==> config.mk <==
export PLATFORM = sky130hd
export DESIGN_NAME = cellnet_sink_monitor
export DESIGN_NICKNAME = d
export VERILOG_FILES = /design/src/rtl/cellnet_sink_monitor_pkg.sv /design/src/rtl/cellnet_sink_ch.sv /design/src/rtl/cellnet_sink_monitor.sv
export SDC_FILE = /design/constraint.sdc
export NUM_CORES = 1
export LEC_CHECK = 0
export BUFFER_PORTS_ARGS = -buffer_cell sky130_fd_sc_hd__buf_2
export CORE_MARGIN = 2
export CORE_UTILIZATION = 55
export DETAILED_ROUTE_END_ITERATION = 8
export HOLD_SLACK_MARGIN = 0.15
export PLACE_DENSITY = 0.77
export SETUP_SLACK_MARGIN = 0.15
export SYNTH_ARGS = -nofsm -noshare
export SYNTH_HDL_FRONTEND = slang
export SYNTH_SLANG_ARGS = --single-unit
==> constraint.sdc <==
create_clock -name i_clk -period 2.5 [get_ports i_clk]
set_input_delay 0.25 -clock i_clk [delete_from_list [all_inputs] [get_ports i_clk]]
set_output_delay 0.25 -clock i_clk [all_outputs]
set_load 0.05 [all_outputs]
==> src/rtl/cellnet_sink_monitor_pkg.sv <==
// Shared cellnet defines (the former global.v contents) and sink-monitor types.
// The defines are guarded so an existing global.v may supply them instead.
`ifndef ADDRESS_SIZE
`define ADDRESS_SIZE 8
`endif
`ifndef DATA_SIZE
`define DATA_SIZE 8
`endif
`ifndef SINK_ST_IDLE
`define SINK_ST_IDLE 1'b0
`endif
`ifndef SINK_ST_ACKD
`define SINK_ST_ACKD 1'b1
`endif

package cellnet_sink_monitor_pkg;

  typedef enum logic {
    ST_IDLE = `SINK_ST_IDLE,
    ST_ACKD = `SINK_ST_ACKD
  } sink_state_e;

  localparam int unsigned SEL_W = 4;

endpackage

==> src/rtl/cellnet_sink_ch.sv <==
// One req/ack sink channel: 4-phase handshake FSM, capture registers and a
// saturating message counter.
module cellnet_sink_ch
  import cellnet_sink_monitor_pkg::*;
#(
  parameter int unsigned ADDR_W = 8,
  parameter int unsigned DATA_W = 8,
  parameter int unsigned CNT_W  = 8
) (
  input  logic              clk,
  input  logic              rst_n,
  input  logic              req,
  input  logic              hold,
  input  logic [ADDR_W-1:0] addr,
  input  logic [DATA_W-1:0] dat,
  output logic              ack,
  output logic [ADDR_W-1:0] last_addr,
  output logic [DATA_W-1:0] last_dat,
  output logic [CNT_W-1:0]  cnt,
  output logic              sat
);

  localparam logic [CNT_W-1:0] CNT_MAX = '1;

  sink_state_e      state_q, state_d;
  logic             capture;
  logic [CNT_W-1:0] cnt_inc;

  always_comb begin
    state_d = state_q;
    capture = 1'b0;
    case (state_q)
      ST_IDLE: begin
        if (req && !hold) begin
          state_d = ST_ACKD;
          capture = 1'b1;
        end
      end
      ST_ACKD: begin
        if (!req) state_d = ST_IDLE;
      end
      default: state_d = ST_IDLE;
    endcase
  end

  assign cnt_inc = (cnt == CNT_MAX) ? cnt : cnt + CNT_W'(1);

  always_ff @(posedge clk) begin
    if (!rst_n) begin
      state_q   <= ST_IDLE;
      last_addr <= '0;
      last_dat  <= '0;
      cnt       <= '0;
      sat       <= 1'b0;
    end else begin
      state_q <= state_d;
      if (capture) begin
        last_addr <= addr;
        last_dat  <= dat;
        cnt       <= cnt_inc;
        if (cnt_inc == CNT_MAX) sat <= 1'b1;
      end
    end
  end

  assign ack = (state_q == ST_ACKD);

endmodule
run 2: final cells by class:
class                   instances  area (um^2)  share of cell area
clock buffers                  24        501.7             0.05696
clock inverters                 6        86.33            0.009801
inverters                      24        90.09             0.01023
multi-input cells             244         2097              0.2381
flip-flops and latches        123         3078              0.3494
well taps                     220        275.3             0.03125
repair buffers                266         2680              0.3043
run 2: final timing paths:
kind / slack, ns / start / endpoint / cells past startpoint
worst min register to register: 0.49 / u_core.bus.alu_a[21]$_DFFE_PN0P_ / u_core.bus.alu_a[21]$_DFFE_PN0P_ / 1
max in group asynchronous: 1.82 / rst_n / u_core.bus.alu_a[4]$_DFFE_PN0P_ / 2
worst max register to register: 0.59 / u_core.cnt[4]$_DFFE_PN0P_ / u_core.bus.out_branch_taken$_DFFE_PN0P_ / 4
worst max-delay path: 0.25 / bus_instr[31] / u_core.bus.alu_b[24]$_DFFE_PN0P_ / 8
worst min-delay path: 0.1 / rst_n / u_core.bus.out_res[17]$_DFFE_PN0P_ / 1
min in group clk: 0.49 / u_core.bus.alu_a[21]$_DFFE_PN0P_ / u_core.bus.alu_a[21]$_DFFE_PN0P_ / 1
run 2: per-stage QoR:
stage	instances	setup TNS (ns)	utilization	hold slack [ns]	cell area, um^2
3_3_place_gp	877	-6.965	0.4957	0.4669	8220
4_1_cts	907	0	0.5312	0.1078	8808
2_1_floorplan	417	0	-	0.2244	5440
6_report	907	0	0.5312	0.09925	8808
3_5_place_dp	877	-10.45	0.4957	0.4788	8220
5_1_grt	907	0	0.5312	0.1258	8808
==> src/rtl/load_store_unit_if.sv <==
// Request, data-memory and writeback signals of the MEM-stage load/store unit.
// The unit itself uses the slave view; its environment uses the master view.
interface load_store_unit_if #(
  parameter int ADDR_W = 32
) ();
  logic              req_valid_i;
  logic              req_ready_o;
  logic              req_we_i;
  logic [2:0]        req_funct3_i;
  logic [ADDR_W-1:0] req_addr_i;
  logic [63:0]       req_wdata_i;
  logic [4:0]        req_rd_i;

  logic              dmem_req_o;
  logic              dmem_we_o;
  logic [ADDR_W-1:0] dmem_addr_o;
  logic [7:0]        dmem_be_o;
  logic [63:0]       dmem_wdata_o;
  logic              dmem_ack_i;
  logic [63:0]       dmem_rdata_i;

  logic              resp_valid_o;
  logic              resp_we_o;
  logic [4:0]        resp_rd_o;
  logic [63:0]       resp_data_o;
  logic              fault_o;

  modport slave (
    input  req_valid_i, req_we_i, req_funct3_i, req_addr_i, req_wdata_i, req_rd_i,
    input  dmem_ack_i, dmem_rdata_i,
    output req_ready_o,
    output dmem_req_o, dmem_we_o, dmem_addr_o, dmem_be_o, dmem_wdata_o,
    output resp_valid_o, resp_we_o, resp_rd_o, resp_data_o, fault_o
  );

  modport master (
    output req_valid_i, req_we_i, req_funct3_i, req_addr_i, req_wdata_i, req_rd_i,
    output dmem_ack_i, dmem_rdata_i,
    input  req_ready_o,
    input  dmem_req_o, dmem_we_o, dmem_addr_o, dmem_be_o, dmem_wdata_o,
    input  resp_valid_o, resp_we_o, resp_rd_o, resp_data_o, fault_o
  );
endinterface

- AIM OF THE EXERCISE
Only the lines from the one with "worst min-delay path: 0.1" through the last line of the records belong in the answer, each copied exactly.

- ANSWER TO THE EXERCISE
worst min-delay path: 0.1 / rst_n / u_core.bus.out_res[17]$_DFFE_PN0P_ / 1
min in group clk: 0.49 / u_core.bus.alu_a[21]$_DFFE_PN0P_ / u_core.bus.alu_a[21]$_DFFE_PN0P_ / 1
run 2: per-stage QoR:
stage	instances	setup TNS (ns)	utilization	hold slack [ns]	cell area, um^2
3_3_place_gp	877	-6.965	0.4957	0.4669	8220
4_1_cts	907	0	0.5312	0.1078	8808
2_1_floorplan	417	0	-	0.2244	5440
6_report	907	0	0.5312	0.09925	8808
3_5_place_dp	877	-10.45	0.4957	0.4788	8220
5_1_grt	907	0	0.5312	0.1258	8808
==> src/rtl/load_store_unit_if.sv <==
// Request, data-memory and writeback signals of the MEM-stage load/store unit.
// The unit itself uses the slave view; its environment uses the master view.
interface load_store_unit_if #(
  parameter int ADDR_W = 32
) ();
  logic              req_valid_i;
  logic              req_ready_o;
  logic              req_we_i;
  logic [2:0]        req_funct3_i;
  logic [ADDR_W-1:0] req_addr_i;
  logic [63:0]       req_wdata_i;
  logic [4:0]        req_rd_i;

  logic              dmem_req_o;
  logic              dmem_we_o;
  logic [ADDR_W-1:0] dmem_addr_o;
  logic [7:0]        dmem_be_o;
  logic [63:0]       dmem_wdata_o;
  logic              dmem_ack_i;
  logic [63:0]       dmem_rdata_i;

  logic              resp_valid_o;
  logic              resp_we_o;
  logic [4:0]        resp_rd_o;
  logic [63:0]       resp_data_o;
  logic              fault_o;

  modport slave (
    input  req_valid_i, req_we_i, req_funct3_i, req_addr_i, req_wdata_i, req_rd_i,
    input  dmem_ack_i, dmem_rdata_i,
    output req_ready_o,
    output dmem_req_o, dmem_we_o, dmem_addr_o, dmem_be_o, dmem_wdata_o,
    output resp_valid_o, resp_we_o, resp_rd_o, resp_data_o, fault_o
  );

  modport master (
    output req_valid_i, req_we_i, req_funct3_i, req_addr_i, req_wdata_i, req_rd_i,
    output dmem_ack_i, dmem_rdata_i,
    input  req_ready_o,
    input  dmem_req_o, dmem_we_o, dmem_addr_o, dmem_be_o, dmem_wdata_o,
    input  resp_valid_o, resp_we_o, resp_rd_o, resp_data_o, fault_o
  );
endinterface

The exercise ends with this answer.